`config.mk`:
```
export PLATFORM = sky130hd
export DESIGN_NAME = dowf_warning_flags
export DESIGN_NICKNAME = d
export VERILOG_FILES = /design/src/dowf_pkg.sv /design/src/dowf_warning_flags.sv
export SDC_FILE = /design/constraint.sdc
export NUM_CORES = 1
export LEC_CHECK = 0
export BUFFER_PORTS_ARGS = -buffer_cell sky130_fd_sc_hd__buf_2
export CORE_ASPECT_RATIO = 1.5
export CORE_MARGIN = 2
export CORE_UTILIZATION = 57
export DETAILED_ROUTE_END_ITERATION = 7
export HOLD_SLACK_MARGIN = 0.02
export PLACE_DENSITY_LB_ADDON = 0.15
export SYNTH_ARGS = -nofsm -noshare
export SYNTH_HDL_FRONTEND = slang
export SYNTH_SLANG_ARGS = --single-unit
```
`constraint.sdc`:
```
create_clock -name core_clk -period 6.2 [get_ports core_clk]
set_input_delay 1.86 -clock core_clk [delete_from_list [all_inputs] [get_ports core_clk]]
set_output_delay 1.86 -clock core_clk [all_outputs]
set_load 0.01 [all_outputs]
```
`src/dowf_pkg.sv`:
```
// Purpose: Shared constants for the drive output warning flag block
// Assumes: 50 MHz core clock, AXI4-Lite register access with 32-bit data
// Notes: Quantities use fixed-point units noted beside each reset value
package dowf_pkg;

  // Timing
  localparam int CLK_PERIOD_NS = 20;
  localparam int CTRL_PERIOD_NS = 1000;
  localparam int CTRL_CYCLES = (CTRL_PERIOD_NS + CLK_PERIOD_NS - 1) / CLK_PERIOD_NS;

  // Register map, byte offsets
  localparam int NUM_REGS = 22;
  localparam logic [6:0] OFS_CTRL = 7'h00;
  localparam logic [6:0] OFS_OL_LEVEL = 7'h04;
  localparam logic [6:0] OFS_OL_LEVEL_TWO = 7'h08;
  localparam logic [6:0] OFS_ACCEL_ARR = 7'h0c;
  localparam logic [6:0] OFS_DECEL_ARR = 7'h10;
  localparam logic [6:0] OFS_ACCEL_ARR_TWO = 7'h14;
  localparam logic [6:0] OFS_DECEL_ARR_TWO = 7'h18;
  localparam logic [6:0] OFS_PID_ERR = 7'h1c;
  localparam logic [6:0] OFS_PULSE_SCALE = 7'h20;
  localparam logic [6:0] OFS_FB_UPPER = 7'h24;
  localparam logic [6:0] OFS_FB_LOWER = 7'h28;
  localparam logic [6:0] OFS_TQ_FWD_POWER = 7'h2c;
  localparam logic [6:0] OFS_TQ_REV_REGEN = 7'h30;
  localparam logic [6:0] OFS_TQ_REV_POWER = 7'h34;
  localparam logic [6:0] OFS_TQ_FWD_REGEN = 7'h38;
  localparam logic [6:0] OFS_THERMAL_WARN = 7'h3c;
  localparam logic [6:0] OFS_ZERO_SPEED = 7'h40;
  localparam logic [6:0] OFS_HEATSINK_WARN = 7'h44;
  localparam logic [6:0] OFS_STATUS = 7'h48;
  localparam logic [6:0] OFS_ROUTE_TERM11 = 7'h4c;
  localparam logic [6:0] OFS_ROUTE_TERM12 = 7'h50;
  localparam logic [6:0] OFS_ROUTE_RELAY = 7'h54;

  // Control register fields
  localparam int OL_MODE_LSB = 0;
  localparam int TQ_MODE_LSB = 2;
  localparam int TQ_DIR_LSB = 4;
  localparam logic [1:0] MODE_ANY_RAMP = 2'h0;
  localparam logic [1:0] MODE_CONST_ONLY = 2'h1;
  localparam logic [1:0] TQ_SEL_OVER = 2'h0;
  localparam logic [1:0] TQ_SEL_UNDER = 2'h1;

  // Reset values
  localparam logic [15:0] RST_CTRL = 16'h0005;          // Overload and torque modes constant-only, over-torque
  localparam logic [15:0] RST_OL_LEVEL = 16'h0064;      // 0.01 x rated current units, 1.00 x rated
  localparam logic [15:0] RST_ARRIVAL = 16'h0000;       // 0.01 Hz units
  localparam logic [15:0] RST_PID_ERR = 16'h001e;       // 0.1 % units, 3.0 %
  localparam logic [15:0] RST_PULSE_SCALE = 16'h0064;   // 0.01 units, 1.00
  localparam logic [15:0] RST_FB_UPPER = 16'h03e8;      // 100.0 %
  localparam logic [15:0] RST_FB_LOWER = 16'h0000;      // 0.0 %
  localparam logic [15:0] RST_TQ_LEVEL = 16'h0064;      // 100 %
  localparam logic [15:0] RST_THERMAL_WARN = 16'h005a;  // 90 %
  localparam logic [15:0] RST_ZERO_SPEED = 16'h0000;    // 0.01 Hz units
  localparam logic [15:0] RST_HEATSINK_WARN = 16'h0064; // 100 degC
  localparam logic [15:0] RST_ROUTE = 16'h00ff;         // Terminal unused

  // Pulse scaling: one output pulse per unity of accumulated scale
  localparam logic [23:0] PULSE_UNITY = 24'h000064;

  // Flag positions in the status word
  localparam int FLAG_OL = 0;
  localparam int FLAG_ARR1 = 1;
  localparam int FLAG_ARR2 = 2;
  localparam int FLAG_PID_DEV = 3;
  localparam int FLAG_PID_SECOND = 4;
  localparam int FLAG_TORQUE = 5;
  localparam int FLAG_ZERO = 6;
  localparam int FLAG_THERMAL = 7;
  localparam int FLAG_HEATSINK = 8;
  localparam int NUM_FLAGS = 9;

  // Output terminal function codes
  localparam logic [7:0] FC_ARRIVAL_ONE = 8'h01;
  localparam logic [7:0] FC_ARRIVAL_TWO = 8'h02;
  localparam logic [7:0] FC_OVERLOAD = 8'h03;
  localparam logic [7:0] FC_PID_DEV = 8'h04;
  localparam logic [7:0] FC_TORQUE = 8'h07;
  localparam logic [7:0] FC_THERMAL = 8'h0d;
  localparam logic [7:0] FC_ZERO_SPEED = 8'h15;
  localparam logic [7:0] FC_HEATSINK = 8'h1c;
  localparam logic [7:0] FC_PID_SECOND = 8'h1f;

  localparam logic [1:0] RESP_OKAY = 2'h0;
  localparam logic [1:0] RESP_SLVERR = 2'h2;

  function automatic logic [15:0] cfg_reset(input logic [6:0] ofs);
    logic [15:0] v;
    v = 16'h0000;
    case (ofs)
      OFS_CTRL: v = RST_CTRL;
      OFS_OL_LEVEL, OFS_OL_LEVEL_TWO: v = RST_OL_LEVEL;
      OFS_ACCEL_ARR, OFS_DECEL_ARR, OFS_ACCEL_ARR_TWO, OFS_DECEL_ARR_TWO: v = RST_ARRIVAL;
      OFS_PID_ERR: v = RST_PID_ERR;
      OFS_PULSE_SCALE: v = RST_PULSE_SCALE;
      OFS_FB_UPPER: v = RST_FB_UPPER;
      OFS_FB_LOWER: v = RST_FB_LOWER;
      OFS_TQ_FWD_POWER, OFS_TQ_REV_REGEN, OFS_TQ_REV_POWER, OFS_TQ_FWD_REGEN: v = RST_TQ_LEVEL;
      OFS_THERMAL_WARN: v = RST_THERMAL_WARN;
      OFS_ZERO_SPEED: v = RST_ZERO_SPEED;
      OFS_HEATSINK_WARN: v = RST_HEATSINK_WARN;
      OFS_ROUTE_TERM11, OFS_ROUTE_TERM12, OFS_ROUTE_RELAY: v = RST_ROUTE;
      default: v = 16'h0000;
    endcase
    return v;
  endfunction : cfg_reset

endpackage : dowf_pkg

```
`src/dowf_warning_flags.sv`:
```
// Purpose: Threshold monitor raising drive warning flags for output terminals
// Assumes: Measured quantities arrive on core_clk from the control loop
// Notes: Flags are advisory only; nothing here trips or limits the drive
// Function
// - Overload flag rises when motor current reaches the overload warning level.
// - Flags only signal; they never trip the drive or limit current.
// - Overload mode 00 checks all ramp states, 01 constant speed only; default 01.
// - Overload level zero disables the flag; second motor has its own level.
// - Arrival flag one uses an acceleration threshold, 0.00 to 400.00 Hz.
// - Arrival flag one uses a separate deceleration threshold, same range.
// - A second threshold pair drives arrival flag two.
// - Deviation flag rises when setpoint minus feedback magnitude exceeds the limit.
// - Feedback above upper limit switches the second-stage output off.
// - Feedback below lower limit switches the second-stage output on.
// - Torque selection 00 detects over-torque, 01 under-torque; default 00.
// - Four torque levels by quadrant, 0 to 200 %, default 100.
// - Torque mode picks all ramp states or constant speed only; default 01.
// - Torque flag is meaningful only under sensorless vector control.
// - Zero-speed flag rises when output frequency is below the zero-speed level.
// - Zero-speed flag can be routed to either terminal or the relay.
// - Heat-sink flag rises when temperature exceeds the warning level.
// - Thermal warning level 0 to 100 %, default 90, zero disables.
// - Pulse train input is scaled by 0.01 to 99.99, default 1.00.
//
// Design decisions made here: register access over AXI4-Lite and the placing of the registers.
`timescale 1ns/100ps
module dowf_warning_flags #(
  parameter int CTRL_CYCLES = dowf_pkg::CTRL_CYCLES
) (
  input wire logic core_clk,
  input wire logic rst,
  input wire logic [31:0] s_axi_awaddr,
  input wire logic s_axi_awvalid,
  output logic s_axi_awready,
  input wire logic [31:0] s_axi_wdata,
  input wire logic [3:0] s_axi_wstrb,
  input wire logic s_axi_wvalid,
  output logic s_axi_wready,
  output logic [1:0] s_axi_bresp,
  output logic s_axi_bvalid,
  input wire logic s_axi_bready,
  input wire logic [31:0] s_axi_araddr,
  input wire logic s_axi_arvalid,
  output logic s_axi_arready,
  output logic [31:0] s_axi_rdata,
  output logic [1:0] s_axi_rresp,
  output logic s_axi_rvalid,
  input wire logic s_axi_rready,
  input wire logic [15:0] motorCurrent,
  input wire logic [15:0] outFreq,
  input wire logic rampAccel,
  input wire logic rampDecel,
  input wire logic motorTwoActive,
  input wire logic [15:0] pidSetpoint,
  input wire logic [15:0] pidFeedback,
  input wire logic signed [15:0] torqueEst,
  input wire logic runReverse,
  input wire logic regenActive,
  input wire logic vectorCtrlActive,
  input wire logic [15:0] thermalLoad,
  input wire logic [15:0] heatsinkTemp,
  input wire logic pulseTrainPin,
  output logic overloadWarningFlag,
  output logic arrivalFlagOne,
  output logic arrivalFlagTwo,
  output logic pidDeviationFlag,
  output logic pidSecondStage,
  output logic torqueThresholdFlag,
  output logic zeroSpeedFlag,
  output logic thermalWarnFlag,
  output logic heatsinkHotFlag,
  output logic [2:0] termOut,
  output logic pulseOut
);

  localparam int CNT_W = (CTRL_CYCLES > 1) ? $clog2(CTRL_CYCLES) : 1;

  if (CTRL_CYCLES < 2 || CTRL_CYCLES > 65536) begin : g_bad_cycles
    $error("CTRL_CYCLES out of range");
  end

  logic [15:0] cfgQ [dowf_pkg::NUM_REGS];
  logic [dowf_pkg::NUM_FLAGS-1:0] flagsQ;
  logic olQ, devQ, pid2Q, tqQ, zeroQ, thermQ, hsQ;

  // Control cycle enable
  logic [CNT_W-1:0] ctrlCntQ;
  logic ctrlTick;

  always_ff @(posedge core_clk) begin
    if (rst || ctrlCntQ == CNT_W'(CTRL_CYCLES - 1)) begin
      ctrlCntQ <= '0;
    end else begin
      ctrlCntQ <= ctrlCntQ + 1'b1;
    end
  end

  assign ctrlTick = (ctrlCntQ == CNT_W'(CTRL_CYCLES - 1));

  // AXI4-Lite write path: address and data captured independently
  logic awHeldQ;
  logic wHeldQ;
  logic [31:0] awAddrQ;
  logic [31:0] wDataQ;
  logic [3:0] wStrbQ;
  logic doWrite;
  logic wrHit;
  logic [4:0] wrIdx;

  assign s_axi_awready = !awHeldQ && !s_axi_bvalid;
  assign s_axi_wready = !wHeldQ && !s_axi_bvalid;
  assign doWrite = awHeldQ && wHeldQ && !s_axi_bvalid;
  assign wrIdx = awAddrQ[6:2];

  always_comb begin
    if (awAddrQ[31:7] != 25'h0 || awAddrQ[1:0] != 2'h0) begin
      wrHit = 1'b0;
    end else if (int'(wrIdx) >= dowf_pkg::NUM_REGS) begin
      wrHit = 1'b0;
    end else if (wrIdx == dowf_pkg::OFS_STATUS[6:2]) begin
      wrHit = 1'b0;
    end else begin
      wrHit = 1'b1;
    end
  end

  always_ff @(posedge core_clk) begin
    if (rst) begin
      awHeldQ <= 1'b0;
      awAddrQ <= 32'h0;
    end else if (s_axi_awvalid && s_axi_awready) begin
      awHeldQ <= 1'b1;
      awAddrQ <= s_axi_awaddr;
    end else if (doWrite) begin
      awHeldQ <= 1'b0;
    end
  end

  always_ff @(posedge core_clk) begin
    if (rst) begin
      wHeldQ <= 1'b0;
      wDataQ <= 32'h0;
      wStrbQ <= 4'h0;
    end else if (s_axi_wvalid && s_axi_wready) begin
      wHeldQ <= 1'b1;
      wDataQ <= s_axi_wdata;
      wStrbQ <= s_axi_wstrb;
    end else if (doWrite) begin
      wHeldQ <= 1'b0;
    end
  end

  always_ff @(posedge core_clk) begin
    if (rst) begin
      s_axi_bvalid <= 1'b0;
      s_axi_bresp <= dowf_pkg::RESP_OKAY;
    end else if (doWrite) begin
      s_axi_bvalid <= 1'b1;
      s_axi_bresp <= wrHit ? dowf_pkg::RESP_OKAY : dowf_pkg::RESP_SLVERR;
    end else if (s_axi_bready) begin
      s_axi_bvalid <= 1'b0;
    end
  end

  // Settings; only the low half-word exists, upper lanes are ignored
  always_ff @(posedge core_clk) begin
    if (rst) begin
      for (int i = 0; i < dowf_pkg::NUM_REGS; i++) begin
        cfgQ[i] <= dowf_pkg::cfg_reset(7'(i * 4));
      end
    end else if (doWrite && wrHit) begin
      if (wStrbQ[0]) begin
        cfgQ[wrIdx][7:0] <= wDataQ[7:0];
      end
      if (wStrbQ[1]) begin
        cfgQ[wrIdx][15:8] <= wDataQ[15:8];
      end
    end
  end

  // AXI4-Lite read path
  logic [4:0] rdIdx;
  logic [31:0] rdData;
  logic rdHit;

  assign s_axi_arready = !s_axi_rvalid;
  assign rdIdx = s_axi_araddr[6:2];

  always_comb begin
    rdData = 32'h0;
    rdHit = 1'b1;
    if (s_axi_araddr[31:7] != 25'h0 || s_axi_araddr[1:0] != 2'h0) begin
      rdHit = 1'b0;
    end else if (int'(rdIdx) >= dowf_pkg::NUM_REGS) begin
      rdHit = 1'b0;
    end else if (rdIdx == dowf_pkg::OFS_STATUS[6:2]) begin
      rdData = 32'(flagsQ);
    end else begin
      rdData = {16'h0, cfgQ[rdIdx]};
    end
  end

  always_ff @(posedge core_clk) begin
    if (rst) begin
      s_axi_rvalid <= 1'b0;
      s_axi_rdata <= 32'h0;
      s_axi_rresp <= dowf_pkg::RESP_OKAY;
    end else if (s_axi_arvalid && s_axi_arready) begin
      s_axi_rvalid <= 1'b1;
      s_axi_rdata <= rdData;
      s_axi_rresp <= rdHit ? dowf_pkg::RESP_OKAY : dowf_pkg::RESP_SLVERR;
    end else if (s_axi_rready) begin
      s_axi_rvalid <= 1'b0;
    end
  end

  // Setting fields
  logic [15:0] ctrlReg;
  logic [1:0] olMode;
  logic [1:0] tqMode;
  logic [1:0] tqDir;
  logic [15:0] olLevel;
  logic constSpeed;
  logic [15:0] tqLevel;
  logic [16:0] tqMag;
  logic [16:0] pidErr;

  assign ctrlReg = cfgQ[dowf_pkg::OFS_CTRL[6:2]];
  assign olMode = ctrlReg[dowf_pkg::OL_MODE_LSB +: 2];
  assign tqMode = ctrlReg[dowf_pkg::TQ_MODE_LSB +: 2];
  assign tqDir = ctrlReg[dowf_pkg::TQ_DIR_LSB +: 2];
  assign constSpeed = !rampAccel && !rampDecel;
  assign olLevel = motorTwoActive ? cfgQ[dowf_pkg::OFS_OL_LEVEL_TWO[6:2]] : cfgQ[dowf_pkg::OFS_OL_LEVEL[6:2]];
  assign pidErr = (pidSetpoint >= pidFeedback) ? 17'(pidSetpoint - pidFeedback) : 17'(pidFeedback - pidSetpoint);
  assign tqMag = torqueEst[15] ? 17'(-{torqueEst[15], torqueEst}) : 17'({torqueEst[15], torqueEst});

  always_comb begin
    if (!runReverse && !regenActive) begin
      tqLevel = cfgQ[dowf_pkg::OFS_TQ_FWD_POWER[6:2]];
    end else if (runReverse && regenActive) begin
      tqLevel = cfgQ[dowf_pkg::OFS_TQ_REV_REGEN[6:2]];
    end else if (runReverse) begin
      tqLevel = cfgQ[dowf_pkg::OFS_TQ_REV_POWER[6:2]];
    end else begin
      tqLevel = cfgQ[dowf_pkg::OFS_TQ_FWD_REGEN[6:2]];
    end
  end

  // Flags only update on the control tick; warnings feed outputs, never trip logic
  always_ff @(posedge core_clk) begin
    if (rst) begin
      olQ <= 1'b0;
    end else if (ctrlTick) begin
      olQ <= (olLevel != 16'h0) && (motorCurrent >= olLevel)
        && (olMode == dowf_pkg::MODE_ANY_RAMP || constSpeed);
    end
  end

  // Arrival flags hold their level at constant speed, giving edge timing per ramp
  logic arrivalQ [2];
  logic [15:0] accelThr [2];
  logic [15:0] decelThr [2];

  assign accelThr[0] = cfgQ[dowf_pkg::OFS_ACCEL_ARR[6:2]];
  assign decelThr[0] = cfgQ[dowf_pkg::OFS_DECEL_ARR[6:2]];
  assign accelThr[1] = cfgQ[dowf_pkg::OFS_ACCEL_ARR_TWO[6:2]];
  assign decelThr[1] = cfgQ[dowf_pkg::OFS_DECEL_ARR_TWO[6:2]];

  for (genvar k = 0; k < 2; k++) begin : g_arrival
    always_ff @(posedge core_clk) begin
      if (rst) begin
        arrivalQ[k] <= 1'b0;
      end else if (ctrlTick && rampAccel) begin
        arrivalQ[k] <= outFreq >= accelThr[k];
      end else if (ctrlTick && rampDecel) begin
        arrivalQ[k] <= outFreq >= decelThr[k];
      end
    end
  end

  // One process gathers the status word so each flag keeps a single driver
  always_comb begin
    flagsQ = '0;
    flagsQ[dowf_pkg::FLAG_OL] = olQ;
    flagsQ[dowf_pkg::FLAG_ARR1] = arrivalQ[0];
    flagsQ[dowf_pkg::FLAG_ARR2] = arrivalQ[1];
    flagsQ[dowf_pkg::FLAG_PID_DEV] = devQ;
    flagsQ[dowf_pkg::FLAG_PID_SECOND] = pid2Q;
    flagsQ[dowf_pkg::FLAG_TORQUE] = tqQ;
    flagsQ[dowf_pkg::FLAG_ZERO] = zeroQ;
    flagsQ[dowf_pkg::FLAG_THERMAL] = thermQ;
    flagsQ[dowf_pkg::FLAG_HEATSINK] = hsQ;
  end

  always_ff @(posedge core_clk) begin
    if (rst) begin
      devQ <= 1'b0;
    end else if (ctrlTick) begin
      devQ <= pidErr > 17'(cfgQ[dowf_pkg::OFS_PID_ERR[6:2]]);
    end
  end

  // Between the limits the second stage keeps its state; off wins if limits cross
  always_ff @(posedge core_clk) begin
    if (rst) begin
      pid2Q <= 1'b0;
    end else if (ctrlTick && pidFeedback > cfgQ[dowf_pkg::OFS_FB_UPPER[6:2]]) begin
      pid2Q <= 1'b0;
    end else if (ctrlTick && pidFeedback < cfgQ[dowf_pkg::OFS_FB_LOWER[6:2]]) begin
      pid2Q <= 1'b1;
    end
  end

  // Held low outside sensorless vector control so the output is at least defined
  always_ff @(posedge core_clk) begin
    if (rst) begin
      tqQ <= 1'b0;
    end else if (ctrlTick) begin
      tqQ <= vectorCtrlActive
        && (tqMode == dowf_pkg::MODE_ANY_RAMP || constSpeed)
        && ((tqDir == dowf_pkg::TQ_SEL_OVER && tqMag > 17'(tqLevel))
        || (tqDir == dowf_pkg::TQ_SEL_UNDER && tqMag < 17'(tqLevel)));
    end
  end

  always_ff @(posedge core_clk) begin
    if (rst) begin
      zeroQ <= 1'b0;
      thermQ <= 1'b0;
      hsQ <= 1'b0;
    end else if (ctrlTick) begin
      zeroQ <= outFreq < cfgQ[dowf_pkg::OFS_ZERO_SPEED[6:2]];
      thermQ <= (cfgQ[dowf_pkg::OFS_THERMAL_WARN[6:2]] != 16'h0)
        && (thermalLoad >= cfgQ[dowf_pkg::OFS_THERMAL_WARN[6:2]]);
      hsQ <= heatsinkTemp > cfgQ[dowf_pkg::OFS_HEATSINK_WARN[6:2]];
    end
  end

  assign overloadWarningFlag = flagsQ[dowf_pkg::FLAG_OL];
  assign arrivalFlagOne = flagsQ[dowf_pkg::FLAG_ARR1];
  assign arrivalFlagTwo = flagsQ[dowf_pkg::FLAG_ARR2];
  assign pidDeviationFlag = flagsQ[dowf_pkg::FLAG_PID_DEV];
  assign pidSecondStage = flagsQ[dowf_pkg::FLAG_PID_SECOND];
  assign torqueThresholdFlag = flagsQ[dowf_pkg::FLAG_TORQUE];
  assign zeroSpeedFlag = flagsQ[dowf_pkg::FLAG_ZERO];
  assign thermalWarnFlag = flagsQ[dowf_pkg::FLAG_THERMAL];
  assign heatsinkHotFlag = flagsQ[dowf_pkg::FLAG_HEATSINK];

  // Terminal routing by function code; unknown codes drive low
  function automatic logic route_flag(input logic [7:0] code, input logic [dowf_pkg::NUM_FLAGS-1:0] f);
    logic r;
    r = 1'b0;
    case (code)
      dowf_pkg::FC_OVERLOAD: r = f[dowf_pkg::FLAG_OL];
      dowf_pkg::FC_ARRIVAL_ONE: r = f[dowf_pkg::FLAG_ARR1];
      dowf_pkg::FC_ARRIVAL_TWO: r = f[dowf_pkg::FLAG_ARR2];
      dowf_pkg::FC_PID_DEV: r = f[dowf_pkg::FLAG_PID_DEV];
      dowf_pkg::FC_PID_SECOND: r = f[dowf_pkg::FLAG_PID_SECOND];
      dowf_pkg::FC_TORQUE: r = f[dowf_pkg::FLAG_TORQUE];
      dowf_pkg::FC_ZERO_SPEED: r = f[dowf_pkg::FLAG_ZERO];
      dowf_pkg::FC_THERMAL: r = f[dowf_pkg::FLAG_THERMAL];
      dowf_pkg::FC_HEATSINK: r = f[dowf_pkg::FLAG_HEATSINK];
      default: r = 1'b0;
    endcase
    return r;
  endfunction : route_flag

  for (genvar t = 0; t < 3; t++) begin : g_term
    always_ff @(posedge core_clk) begin
      if (rst) begin
        termOut[t] <= 1'b0;
      end else begin
        termOut[t] <= route_flag(cfgQ[int'(dowf_pkg::OFS_ROUTE_TERM11[6:2]) + t][7:0], flagsQ);
      end
    end
  end

  // Pulse train scaling; input rate must stay below one pulse per 2*scale cycles
  logic [2:0] pinSyncQ;
  logic [23:0] pulseAccQ;
  logic pinRise;
  logic emitPulse;

  always_ff @(posedge core_clk) begin
    if (rst) begin
      pinSyncQ <= 3'h0;
    end else begin
      pinSyncQ <= {pinSyncQ[1:0], pulseTrainPin};
    end
  end

  assign pinRise = pinSyncQ[1] && !pinSyncQ[2];
  assign emitPulse = (pulseAccQ >= dowf_pkg::PULSE_UNITY) && !pulseOut;

  always_ff @(posedge core_clk) begin
    if (rst) begin
      pulseAccQ <= 24'h0;
      pulseOut <= 1'b0;
    end else begin
      pulseAccQ <= pulseAccQ + (pinRise ? 24'(cfgQ[dowf_pkg::OFS_PULSE_SCALE[6:2]]) : 24'h0)
        - (emitPulse ? dowf_pkg::PULSE_UNITY : 24'h0);
      pulseOut <= emitPulse;
    end
  end
endmodule : dowf_warning_flags

```
==> impl_metrics.json <==
{
  "syn_area_mm2": 0.0298,
  "vias": 23600,
  "required_ns": 6.64,
  "area_growth_pct": 11.6,
  "wirelength_um": 94500,
  "clock-root-buffer": "clkbuf_16",
  "tns_ns": 0,
  "gr-total-overflow": 0,
  "drv_slew": 0,
  "max-clock-path-buffers": 3,
  "place_congestion": 0.983,
  "wl_per_cell_um": 24.4,
  "drt_iter0_drc": 1718,
  "r2r_cells": 17,
  "period_minus_slack_ns": 5.40,
  "clk_pin_slew_ns": 0.07,
  "nets": 3650,
  "placed_cells": 3779,
  "drc": 0,
  "die_y_um": 284,
  "hpwl_um": 72600,
  "antenna_found_initial": 2,
  "async_reset_ff_share_pct": 0,
  "hp-class": "reg2reg",
  "synth.avg_cell_area_um2": 10.2,
  "status": "complete, no violations",
  "use_met2_pct": 61.1,
  "max_slew_margin_pct": 25.9,
  "path_class": "in2reg",
  "core_area_mm2": 0.0517,
  "yosys_warnings": 0,
  "start_util_pct": 57.7,
  "crit_path_max_fanout": 9,
  "ys_seq_area_share_pct": 45.3,
  "r2r_start": "pulseAccQ[3]",
  "cts_setup_buffers": 0,
  "worst_ep_arrival_time_ns": 5.84,
  "synth_edf_count": 373,
  "met1_usage_pct": 39.2,
  "layout-drive-gt1-share_pct": 15.3,
  "worstMarginPinSlew_ns": 1.11,
  "hold_end": "awAddrQ[0]",
  "ys.flop_type": "edfxtp_1",
  "endpoint_kind": "flop",
  "firstDrtPassIters": 7,
  "ant_nets": 0,
  "peakVddDrop_v": 0.000333,
  "die_w_um": 191,
  "grt_max_degree": 78,
  "p_per_area_mw_per_mm2": 275,
  "rsz0062_at_grt": "false",
  "grt_first_pass_wirelength_um": 141000,
  "hold_buffers": 0,
  "final_util_pct": 64.4,
  "busiest_layer": "met2",
  "setup_viol": 0,
  "worstSkewPairLatency_ns": 0.61,
  "hp-start": "awAddrQ[0]",
  "stdcell_count": 3869,
  "viasPerCell": 6.10,
  "ys_types": 85,
  "cp-start-kind": "input pin",
  "grt_usage_pct": 34.9,
  "period_share_pct": 87.1,
  "rows": 102,
  "syn_inst": 2935,
  "h-tree-depth": 2,
  "ctsResizeCount": 0,
  "ff2ff_setup_slack_ns": 1.13,
  "dieArea_mm2": 0.0542,
  "drv_cap": 0,
  "n_fill_cell": 4262,
  "numCtsBuffers": 48,
  "grt_pass1_vias": 23800,
  "fmax_mhz": 185,
  "skew_ns": 0.0412,
  "ios": 280,
  "port_buffers": 243,
  "hold_violations": 0,
  "cts_tree": "yes",
  "leakage_nw": 13.7,
  "whs_path_depth": 2,
  "cts.sinks": 489,
  "rr_endpoint": "pulseAccQ[23]",
  "use_met3_pct": 5.41,
  "synth_seq_cells": 489
}
-- report_power, final --
group	total [mW]	internal (mW)	switching, mW	leakage, nW
clock	2.94	1.63	1.32	0.763
sequential	3.85	3.70	0.148	4.57
combinational	2.38	0.990	1.39	8.35
total	9.17	6.32	2.85	13.7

┄┄┄┄┄┄

Please count the lines of the entries above that include "units" and give only the total.

6